When she contacted me, I think she expected me to commiserate with what she saw as an unfair decision. She told me that, as part of the interview, she assured them, “I am smart, and I am a quick learner.” My response was more nuanced than she expected. I told her that part of one’s success in leadership is dependent on the context of the environment in which you lead. You can be very successful in some environments and less successful in others.
I believe this organization had legitimate concerns about her lack of experience working with unions. Rookie mistakes at the executive level can lead to costly union grievances. In today’s healthcare and corporate landscapes, the “rules of engagement with unions” have shifted significantly, moving beyond traditional contract negotiations into deeper issues of culture, technology, and social dynamics.
Despite the reality that one in five nurses now work under a union contract, bringing yourself up to speed can be more challenging than you think. At the national level, there is also a notable lack of resources or leadership courses tailored for nurse leaders in these environments, with most nurse leaders acquiring these skills on the job. Without these resources, health systems rely on their nurse executives to coach their frontline managers in how to effectively work with unions – something you can’t do if you have had no experience with it yourself.

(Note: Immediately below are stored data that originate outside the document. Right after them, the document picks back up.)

build 23:
==> flow/design.v (excerpt) <==
module uart #(
    parameter DATA_WIDTH = 8,
    parameter FIFO_DEPTH = 16
) (
    input  logic        clk_i,        
    input  logic        rst_ni,       
    input  logic        stb_i,        
    input  logic [ 1:0] adr_i,        
    input  logic [ 3:0] byte_sel_i,   
    input  logic        we_i,         
    input  logic [31:0] dat_i,        
    output logic [31:0] dat_o,        
    input  logic        uart_rx_i,    
    output logic        uart_tx_o     
);
Size in the first run: ~390 flip-flops, about 76 I/O pins.
Settings: LEC_CHECK=0, CAP_MARGIN=20, CELL_PAD_IN_SITES_DETAIL_PLACEMENT=1, CORE_MARGIN=9, CORE_UTILIZATION=45, CTS_CLUSTER_SIZE=30, GPL_ROUTABILITY_DRIVEN=1, HOLD_SLACK_MARGIN=0.26, MAX_ROUTING_LAYER=met4, MIN_ROUTING_LAYER=met1, SETUP_SLACK_MARGIN=0.28, SLEW_MARGIN=20; clock period 3.88 ns.
run.sh (not shown) runs the stock make flow with config.mk's settings and CLKGATE_MAP_FILE=.
Input-level comparison between build 11 and build 23:
Settings: a deleted SETUP_SLACK_MARGIN that had been 0.28; a deleted HOLD_SLACK_MARGIN that had been 0.26; a change of CTS_CLUSTER_SIZE from 30 to 13; a change of CORE_UTILIZATION from 45 to 72; a deleted MAX_ROUTING_LAYER that had been met4; a deleted GPL_ROUTABILITY_DRIVEN that had been 1; an added ABC_AREA of 1; a deleted CELL_PAD_IN_SITES_DETAIL_PLACEMENT that had been 1; a deleted MIN_ROUTING_LAYER that had been met1; a change of CORE_MARGIN from 9 to 2; a change of the clock period (ns, I/O delays scaled along) from 3.88 to 2.57.
Findings:
Build 11 vs. build 23: hold slack moved down; mapped cell area moved up; critical path depth moved down.
Build 11 reports its largest combinational cell category by area as simple AND/OR/NAND/NOR gates while build 23 reports multiplexers.
On build 11: power consumed by the clock network is 56% higher than what build 23 gave.
The combinational power in build 11 sits 180% above the value recorded for build 23.
Re gate count of the mapped netlist: build 11 and build 23 aren't equal, and the lower value belongs to build 23.
Edits applied to the flow inputs when going from build 11 to build 6:
Settings: SETUP_SLACK_MARGIN now 0.29, previously not set; GPL_ROUTABILITY_DRIVEN now 0, previously not set; PLACE_DENSITY_LB_ADDON now 0.07, previously not set; SLEW_MARGIN now 30, was 20; CTS_CLUSTER_DIAMETER now 400, previously not set.
## What came out
- Build 6 reports its first element of the critical path as baud_div_reg[1]$_SDFFE_PN0P_ while build 11 reports rd_state$_SDFF_PN0_.
- The capture point of the worst path comes out uart_rx_inst.rx_buffer.fifo_mem[7][4]$_DFFE_PP_ in one run and dat_o[2] in the other, namely in build 6 and build 11 respectively.
- Build 6 vs. build 11: area growth from synthesis to layout went up by 1.1 points.
- Global-route wire length before repair, build 11 and build 6: smaller value in build 11
- Looking at the reports, build 6 completed the entire flow and the layout it produced met the timing, DRC and antenna checks.
- Final non-filler cell area: build 6 vs build 11 up 200 sq um
- Build 6 leaves more setup margin than build 11.
- Diff build 11 -> build 6 | combinational gate area | increase of 310 sq um
> inputs changed (build 6 -> build 91)
Settings: putting MIN_ROUTING_LAYER at met1 where nothing was set; swapping 20 for 0 in CAP_MARGIN; swapping 400 for 38 in CTS_CLUSTER_DIAMETER; swapping 0.29 for 0.39 in SETUP_SLACK_MARGIN; clearing GPL_ROUTABILITY_DRIVEN, which used to be 0; swapping 30 for 20 in SLEW_MARGIN.
Findings:
On build 91: wire length is about 5% higher than what build 6 gave.
When build 91 is set beside build 6, its total internal power turns out to be 11% larger.
Cell area after placement of build 6 is on par with build 91.
Summary of the comparison: count of cells along the worst register-to-register path is lower in build 91, relative to build 6.
The total power in build 91 sits 1.7 mW above the value recorded for build 6.
--- input diff build 91..build 12 ---
Settings: swapping 0.39 for 0.29 in SETUP_SLACK_MARGIN; swapping 13 for 15 in CTS_CLUSTER_SIZE; swapping 38 for 178 in CTS_CLUSTER_DIAMETER.
### Flow results
- Compared to build 91, build 12 shows a wider setup margin.
- Non-clock buffer count for build 12: 5 down relative to build 91
- Portion of total power attributed to combinational logic for build 12 is higher than for build 91.
- The highest signal layer in the routed design comes out met4 in one run and met5 in the other, namely in build 12 and build 91 respectively.
- Build 91 has higher ratio of final minimum period to clock period than build 12.
- Diff build 91 -> build 12: post-layout minimum cycle time lost 0.093 ns; maximum frequency picked up an extra 0.016 GHz.
- Status: clock-pin slew on the worst setup and hold paths parity (build 12, build 91)
- Build 12 against build 91: number of setup buffers added after CTS climbed 1, fill cell instance count of the final layout rose by 23%.

Setup of job 7163:
uart again, from the RTL that the note above started with.
==> flow/design.v (excerpt) <==
module uart #(
    parameter DATA_WIDTH = 8,
    parameter FIFO_DEPTH = 16
) (
    input  logic        clk_i,        
    input  logic        rst_ni,       
    input  logic        stb_i,        
    input  logic [ 1:0] adr_i,        
    input  logic [ 3:0] byte_sel_i,   
    input  logic        we_i,         
    input  logic [31:0] dat_i,        
    output logic [31:0] dat_o,        
    input  logic        uart_rx_i,    
    output logic        uart_tx_o     
);
Settings: LEC_CHECK=0, CAP_MARGIN=30, CELL_PAD_IN_SITES_DETAIL_PLACEMENT=0, CELL_PAD_IN_SITES_GLOBAL_PLACEMENT=0, CORE_MARGIN=8, CORE_UTILIZATION=42, CTS_CLUSTER_DIAMETER=292, GPL_ROUTABILITY_DRIVEN=1, MAX_ROUTING_LAYER=met5, MIN_ROUTING_LAYER=met1, PLACE_DENSITY_LB_ADDON=0.18, SETUP_SLACK_MARGIN=-0.67, SLEW_MARGIN=20; clock period 6.85 ns.
The inputs of job 3536 differ from those of job 7163 as listed below.
# job 7163
export LEC_CHECK = 0
export CAP_MARGIN = 30
export CELL_PAD_IN_SITES_DETAIL_PLACEMENT = 0
export CELL_PAD_IN_SITES_GLOBAL_PLACEMENT = 0
export CORE_MARGIN = 8
export CORE_UTILIZATION = 42
export CTS_CLUSTER_DIAMETER = 292
export GPL_ROUTABILITY_DRIVEN = 1
export MAX_ROUTING_LAYER = met5
export MIN_ROUTING_LAYER = met1
export PLACE_DENSITY_LB_ADDON = 0.18
export SETUP_SLACK_MARGIN = -0.67
export SLEW_MARGIN = 20
create_clock -name core_clock -period 6.85 [get_ports {clk_i}]
# job 3536
export LEC_CHECK = 0
export ABC_AREA = 1
export CAP_MARGIN = 0
export CORE_MARGIN = 2
export CORE_UTILIZATION = 69
export CTS_CLUSTER_DIAMETER = 123
export MIN_ROUTING_LAYER = met1
export PLACE_DENSITY_LB_ADDON = 0.07
export SETUP_SLACK_MARGIN = 0.39
export SLEW_MARGIN = 20
create_clock -name core_clock -period 2.57 [get_ports {clk_i}]
Notes after the runs:
- Job 3536 vs job 7163 — area after synthesis climbed by a few percent
- Job 3536 vs. job 7163: total vias in the final route went up by 4032.
- Compared with job 7163, job 3536 shows sequential share of layout area lower by 4.1 points.
- The highest clock rate in job 3536 is 1.8 times that in job 7163.
- The final reports for job 3536 and job 7163 show portion of the clock cycle consumed by the worst path in the final layout higher in the former.
The following lists how job 8632 was set up differently from job 3536:
# job 3536
export LEC_CHECK = 0
export ABC_AREA = 1
export CAP_MARGIN = 0
export CORE_MARGIN = 2
export CORE_UTILIZATION = 69
export CTS_CLUSTER_DIAMETER = 123
export MIN_ROUTING_LAYER = met1
export PLACE_DENSITY_LB_ADDON = 0.07
export SETUP_SLACK_MARGIN = 0.39
export SLEW_MARGIN = 20
create_clock -name core_clock -period 2.57 [get_ports {clk_i}]
# job 8632
export LEC_CHECK = 0
export ABC_AREA = 1
export CAP_MARGIN = 0
export CORE_MARGIN = 2
export CORE_UTILIZATION = 72
export CTS_CLUSTER_DIAMETER = 38
export CTS_CLUSTER_SIZE = 13
export GPL_ROUTABILITY_DRIVEN = 0
export MIN_ROUTING_LAYER = met1
export PLACE_DENSITY_LB_ADDON = 0.07
export SETUP_SLACK_MARGIN = 0.34
export SLEW_MARGIN = 20
create_clock -name core_clock -period 2.57 [get_ports {clk_i}]
Notes after the runs:
- Job 8632: full flow OK, the timing, DRC and antenna checks passed
- Compared with job 3536, job 8632 shows a net count reported at finish that is 21 lower.
- Job 8632 vs. job 3536: met3 demand-to-capacity share in global routing climbed 1.8 points, number of antenna cells inserted went down by 1, wire length higher.
- Non-filler instance count after layout went down slightly going from job 3536 to job 8632.
- In terms of number of instances in the synthesized netlist, job 8632 and job 3536 differ only marginally.
The following lists how job 801 was set up differently from job 8632:
# job 8632
export LEC_CHECK = 0
export ABC_AREA = 1
export CAP_MARGIN = 0
export CORE_MARGIN = 2
export CORE_UTILIZATION = 72
export CTS_CLUSTER_DIAMETER = 38
export CTS_CLUSTER_SIZE = 13
export GPL_ROUTABILITY_DRIVEN = 0
export MIN_ROUTING_LAYER = met1
export PLACE_DENSITY_LB_ADDON = 0.07
export SETUP_SLACK_MARGIN = 0.34
export SLEW_MARGIN = 20
create_clock -name core_clock -period 2.57 [get_ports {clk_i}]
# job 801
export LEC_CHECK = 0
export ABC_AREA = 1
export CAP_MARGIN = 0
export CORE_MARGIN = 2
export CORE_UTILIZATION = 72
export CTS_CLUSTER_DIAMETER = 366
export CTS_CLUSTER_SIZE = 13
export MIN_ROUTING_LAYER = met1
export PLACE_DENSITY_LB_ADDON = 0.07
export SETUP_SLACK_MARGIN = 0.27
export SLEW_MARGIN = 25
create_clock -name core_clock -period 2.57 [get_ports {clk_i}]
==> results <==
Job 801 has completed all stages; timing, DRC and antenna checks passed. Job 8632: no failed stages, no open violations at the end. Between job 801 and job 8632, the difference in clock slew seen by the registers of the worst setup and hold paths is negligible. Going from job 8632 to job 801, first-pass GRT wire length saw a decrease; cell count dropped 21.
Here is what was changed in the inputs of job 9880 compared with job 801.
# job 801
export LEC_CHECK = 0
export ABC_AREA = 1
export CAP_MARGIN = 0
export CORE_MARGIN = 2
export CORE_UTILIZATION = 72
export CTS_CLUSTER_DIAMETER = 366
export CTS_CLUSTER_SIZE = 13
export MIN_ROUTING_LAYER = met1
export PLACE_DENSITY_LB_ADDON = 0.07
export SETUP_SLACK_MARGIN = 0.27
export SLEW_MARGIN = 25
create_clock -name core_clock -period 2.57 [get_ports {clk_i}]
# job 9880
export LEC_CHECK = 0
export ABC_AREA = 1
export CAP_MARGIN = 0
export CORE_MARGIN = 2
export CORE_UTILIZATION = 72
export CTS_CLUSTER_DIAMETER = 178
export CTS_CLUSTER_SIZE = 15
export GPL_ROUTABILITY_DRIVEN = 0
export MIN_ROUTING_LAYER = met1
export PLACE_DENSITY_LB_ADDON = 0.07
export SETUP_SLACK_MARGIN = 0.75
export SLEW_MARGIN = 20
create_clock -name core_clock -period 2.57 [get_ports {clk_i}]
Results
- Job 9880 was carried through to the last stage, and its layout satisfied the timing, DRC and antenna checks.
- Job 9880: post-layout worst setup margin lower than job 801
- Taking job 801 as the reference point, the number of gates resized after CTS of job 9880 rises by about 300%.
- Taking job 801 as the reference, in job 9880 final critical-path required period +90 ps, switching portion of total power rose by 1.3 points.
- Between job 801 and job 9880, global router's overall resource usage is lower for job 801, job 9880 comes in above that.
No activity file was given, so power comes from the tool's default toggle rates.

The recent nursing strikes in New York City have highlighted just how complicated and fraught with controversy contract negotiations have become. None of the leaders involved (nor the nurses themselves) ever expected a strike lasting more than 40 days. As I work with leaders in unionized environments across the country, I realize how much the landscape has changed since I myself was an executive leader working in partnership with unions at five VA medical centers. There are five key areas that illustrate what has changed and why modern union leadership is more complex:
1. The Complex Intersection of Providing Staff with Psychological Safety in a Grievance Culture
In the past, union environments were often viewed by leaders through a transactional lens. Nurse leaders followed the union contracts to the letter. Today, leaders must balance strict labor agreements with the need to provide younger staff who have a lower baseline level of mental with psychological safety. How do you foster an environment where staff feel safe to speak up about errors or concerns without it being perceived as a “disciplinary” interaction that triggers formal union representation? Leaders now have to be experts in “soft skills” while operating within “hard” contractual boundaries. This is very challenging, leaders tell me.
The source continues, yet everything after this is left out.